Exercise prompt: Copy the line with "create_clock -name clk" and all lines following it through the last line of the entries, exactly as written.

[Saved data entries]
━━━

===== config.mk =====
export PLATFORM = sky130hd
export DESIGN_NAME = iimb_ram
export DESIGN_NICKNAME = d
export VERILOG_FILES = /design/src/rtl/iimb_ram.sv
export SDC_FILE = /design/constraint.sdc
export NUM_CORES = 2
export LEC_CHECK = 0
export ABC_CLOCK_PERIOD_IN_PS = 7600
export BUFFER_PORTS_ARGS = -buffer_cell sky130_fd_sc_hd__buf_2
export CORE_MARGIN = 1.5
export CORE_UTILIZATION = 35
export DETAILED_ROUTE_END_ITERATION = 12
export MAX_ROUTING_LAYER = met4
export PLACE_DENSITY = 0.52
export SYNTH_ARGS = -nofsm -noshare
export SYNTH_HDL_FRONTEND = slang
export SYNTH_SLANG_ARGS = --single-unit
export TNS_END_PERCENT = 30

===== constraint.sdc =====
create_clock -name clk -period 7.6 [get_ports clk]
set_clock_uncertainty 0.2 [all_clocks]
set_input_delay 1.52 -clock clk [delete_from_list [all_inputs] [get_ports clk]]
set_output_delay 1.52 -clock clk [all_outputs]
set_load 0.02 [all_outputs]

━━━

Exercise response:
create_clock -name clk -period 7.6 [get_ports clk]
set_clock_uncertainty 0.2 [all_clocks]
set_input_delay 1.52 -clock clk [delete_from_list [all_inputs] [get_ports clk]]
set_output_delay 1.52 -clock clk [all_outputs]
set_load 0.02 [all_outputs]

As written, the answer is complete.